1451122 – Cloudforms causes a Token Storm on OSP10 overcloud

Bug 1451122 - Cloudforms causes a Token Storm on OSP10 overcloud

Summary: Cloudforms causes a Token Storm on OSP10 overcloud

Keywords:
Status:	CLOSED CURRENTRELEASE
Alias:	None
Product:	Red Hat CloudForms Management Engine
Classification:	Red Hat
Component:	C&U Capacity and Utilization
Sub Component:
Version:	unspecified
Hardware:	x86_64
OS:	Linux
Priority:	urgent
Severity:	high
Target Milestone:	GA
Target Release:	5.9.0
Assignee:	Marek Aufart
QA Contact:	Ido Ovadia
Docs Contact:
URL:
Whiteboard:	openstack
Depends On:	1404324 1469457 1470221 1470226 1470227 1470230 1473713
Blocks:	1456021 1460318
TreeView+	depends on / blocked

Reported:	2017-05-15 21:00 UTC by Vincent S. Cojot
Modified:	2021-06-10 12:19 UTC (History)
CC List:	29 users (show)
Fixed In Version:	5.9.0.1
Doc Type:	If docs needed, set a value
Doc Text:
Clone Of:	1404324
Clones:	1456021 1460318 (view as bug list)
Environment:
Last Closed:	2018-03-06 15:50:14 UTC
Category:	---
Cloudforms Team:	Openstack
Target Upstream Version:
Embargoed:

Attachments	(Terms of Use)

Links
System	ID	Priority	Status	Summary	Last Updated
Launchpad	1649616	None	None	None	2017-05-15 21:00:14 UTC
OpenStack gerrit	456182	None	MERGED	Run token flush cron job hourly by default	2020-10-05 09:44:18 UTC
OpenStack gerrit	457553	None	MERGED	Change keystone token flush to run hourly	2020-10-05 09:44:18 UTC

Comment 2 Vincent S. Cojot 2017-05-15 21:03:03 UTC

Hi,
I am cloning this bug (Eng needs to fix the token_flush issue anyway) and routing to Cloudforms.
It appears that our token flush issue on OSP10 is being caused by Cloudforms generating a -lot- of tokens.
Here's an example:
$ sudo mysql keystone -e 'select count(token.id) as count,name from token,local_user where token.user_id=local_user.user_id group by name order by count desc;'
+---------+-------------------------+
| count   | name                    |
+---------+-------------------------+
| 3359889 | cloudforms              |
|  115602 | neutron                 |
|   87496 | ceilometer              |
|   55042 | nova                    |
|   27849 | glance                  |
|   27281 | gnocchi                 |
|   26843 | heat                    |
|   24704 | cinder                  |
|   21809 | sevone                  |
|    7472 | admin                   |
|    3270 | swift                   |
|     928 | foobar                  |
|     366 | evillal                 |
|      59 | heat_stack_domain_admin |
|      13 | aodh                    |
|      10 | heat-cfn                |
|       8 | coombsu                 |
+---------+-------------------------+

How come that cloudforms generated this many tokens?
Is this normal behaviour?

Comment 3 Greg Blomquist 2017-05-15 21:18:27 UTC

The only reason I can think for generating so many tokens is a CloudForms worker dying and restarting repeatedly.  Each time the worker restarts, it might try to reconnect to OSP to gather data.

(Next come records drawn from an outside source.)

## src/include/pcore_lsu_cfg.svh

```systemverilog
`ifndef PCORE_LSU_CFG_SVH
`define PCORE_LSU_CFG_SVH

// Data and address width
`define XLEN 32

// Upstream credits, also the execute request queue depth
`define LSU_REQ_CREDITS 2

// Memory link credits, also the dmem request buffer depth
`define DMEM_CREDITS 2

// Word-address bits of the data memory
`define DMEM_DEPTH_LOG2 8

// In-flight metadata queue depth
// Must cover DMEM_CREDITS plus the issue and ack stages
`define LSU_INFLIGHT 4

`endif

```

## src/lsu_pkg.sv

```systemverilog
`include "pcore_lsu_cfg.svh"

package lsu_pkg;

   // Load kinds
   typedef enum logic [2:0] {
      LD_NONE,
      LB,
      LBU,
      LH,
      LHU,
      LW
   } ld_ops_e;

   // Store kinds
   typedef enum logic [1:0] {
      ST_NONE,
      SB,
      SH,
      SW
   } st_ops_e;

   // Request from the execute stage
   typedef struct packed {
      logic              valid;
      ld_ops_e           ld_ops;
      st_ops_e           st_ops;
      logic [4:0]        rd_addr;
      logic [`XLEN-1:0]  addr;
      logic [`XLEN-1:0]  w_data;
   } exe2lsu_s;

   // One bus word with its halfword and byte lane views
   typedef union packed {
      logic [`XLEN-1:0]  word;
      logic [1:0][15:0]  hword;
      logic [3:0][7:0]   bytes;
   } dbus_word_u;

   // LSU to data memory
   typedef struct packed {
      logic              valid;
      logic [`XLEN-1:0]  addr;
      dbus_word_u        w_data;
      logic [3:0]        byte_en;
      logic              wr;
   } lsu2dbus_s;

   // Data memory response
   typedef struct packed {
      logic              ack;
      dbus_word_u        r_data;
   } dbus2lsu_s;

   // Per-access data kept until the ack
   typedef struct packed {
      ld_ops_e           ld_ops;
      logic [4:0]        rd_addr;
      logic [1:0]        byte_off;
      logic              misaligned;
   } lsu_meta_s;

   // Writeback record
   typedef struct packed {
      logic              valid;
      logic [4:0]        rd_addr;
      logic              rd_wr_req;
      logic [`XLEN-1:0]  r_data;
      logic              misaligned;
   } lsu2wrb_s;

endpackage

```

## src/lsu_result.sv

```systemverilog
`timescale 1ns/1ps
`include "pcore_lsu_cfg.svh"

module lsu_result (
   input  logic                clk_i,
   input  logic                rst_n_i,
   input  logic                issue_i,
   input  lsu_pkg::lsu_meta_s  meta_i,
   input  lsu_pkg::dbus2lsu_s  dbus_i,
   output lsu_pkg::lsu2wrb_s   wrb_o
);

   localparam int QDEPTH = `LSU_INFLIGHT;
   localparam int PTR_W  = (QDEPTH > 1) ? $clog2(QDEPTH) : 1;

   lsu_pkg::lsu_meta_s  meta_q [QDEPTH];
   lsu_pkg::lsu_meta_s  head;
   logic [PTR_W-1:0]    wr_ptr_q;
   logic [PTR_W-1:0]    rd_ptr_q;
   logic [7:0]          ld_byte;
   logic [15:0]         ld_hword;
   logic [`XLEN-1:0]    ld_data;
   logic                wr_req;

   logic                wrb_valid_q;
   logic [4:0]          rd_addr_q;
   logic                rd_wr_req_q;
   logic [`XLEN-1:0]    r_data_q;
   logic                misaligned_q;

   function automatic logic [PTR_W-1:0] ptr_next(input logic [PTR_W-1:0] ptr);
      return (ptr == PTR_W'(QDEPTH - 1)) ? '0 : ptr + 1'b1;
   endfunction

   // Acks return in issue order, so the head matches the ack
   always_ff @(posedge clk_i or negedge rst_n_i) begin
      if (!rst_n_i) begin
         wr_ptr_q <= '0;
         rd_ptr_q <= '0;
      end else begin
         if (issue_i) begin
            wr_ptr_q <= ptr_next(wr_ptr_q);
         end
         if (dbus_i.ack) begin
            rd_ptr_q <= ptr_next(rd_ptr_q);
         end
      end
   end

   always_ff @(posedge clk_i) begin
      if (issue_i) begin
         meta_q[wr_ptr_q] <= meta_i;
      end
   end

   assign head = meta_q[rd_ptr_q];

   // Lane pick and sign or zero extension
   always_comb begin
      ld_byte  = dbus_i.r_data.bytes[head.byte_off];
      ld_hword = dbus_i.r_data.hword[head.byte_off[1]];
      case (head.ld_ops)
         lsu_pkg::LB:  ld_data = {{(`XLEN-8){ld_byte[7]}}, ld_byte};
         lsu_pkg::LBU: ld_data = {{(`XLEN-8){1'b0}}, ld_byte};
         lsu_pkg::LH:  ld_data = {{(`XLEN-16){ld_hword[15]}}, ld_hword};
         lsu_pkg::LHU: ld_data = {{(`XLEN-16){1'b0}}, ld_hword};
         lsu_pkg::LW:  ld_data = dbus_i.r_data.word;
         default:      ld_data = '0;
      endcase
      if (head.misaligned) begin
         ld_data = '0;
      end
   end

   // x0 is never written
   assign wr_req = (head.ld_ops != lsu_pkg::LD_NONE) && !head.misaligned &&
                   (head.rd_addr != 5'd0);

   always_ff @(posedge clk_i or negedge rst_n_i) begin
      if (!rst_n_i) begin
         wrb_valid_q <= 1'b0;
      end else begin
         wrb_valid_q <= dbus_i.ack;
      end
   end

   always_ff @(posedge clk_i) begin
      if (dbus_i.ack) begin
         rd_addr_q    <= head.rd_addr;
         rd_wr_req_q  <= wr_req;
         r_data_q     <= ld_data;
         misaligned_q <= head.misaligned;
      end
   end

   assign wrb_o.valid      = wrb_valid_q;
   assign wrb_o.rd_addr    = rd_addr_q;
   assign wrb_o.rd_wr_req  = rd_wr_req_q;
   assign wrb_o.r_data     = r_data_q;
   assign wrb_o.misaligned = misaligned_q;

endmodule

```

Comment 11 Tzu-Mainn Chen 2017-05-16 13:39:43 UTC

Could we also get some information as to which version of CFME is being used?

Comment 15 CFME Bot 2017-05-17 09:53:06 UTC

https://github.com/ManageIQ/manageiq-gems-pending/pull/160

Comment 19 Tzu-Mainn Chen 2017-05-25 21:32:00 UTC

I've tested and merged Marek's PR:

https://github.com/ManageIQ/manageiq-providers-openstack/pull/45

The other one (https://github.com/ManageIQ/manageiq-gems-pending/pull/160) should not be considered part of this BZ.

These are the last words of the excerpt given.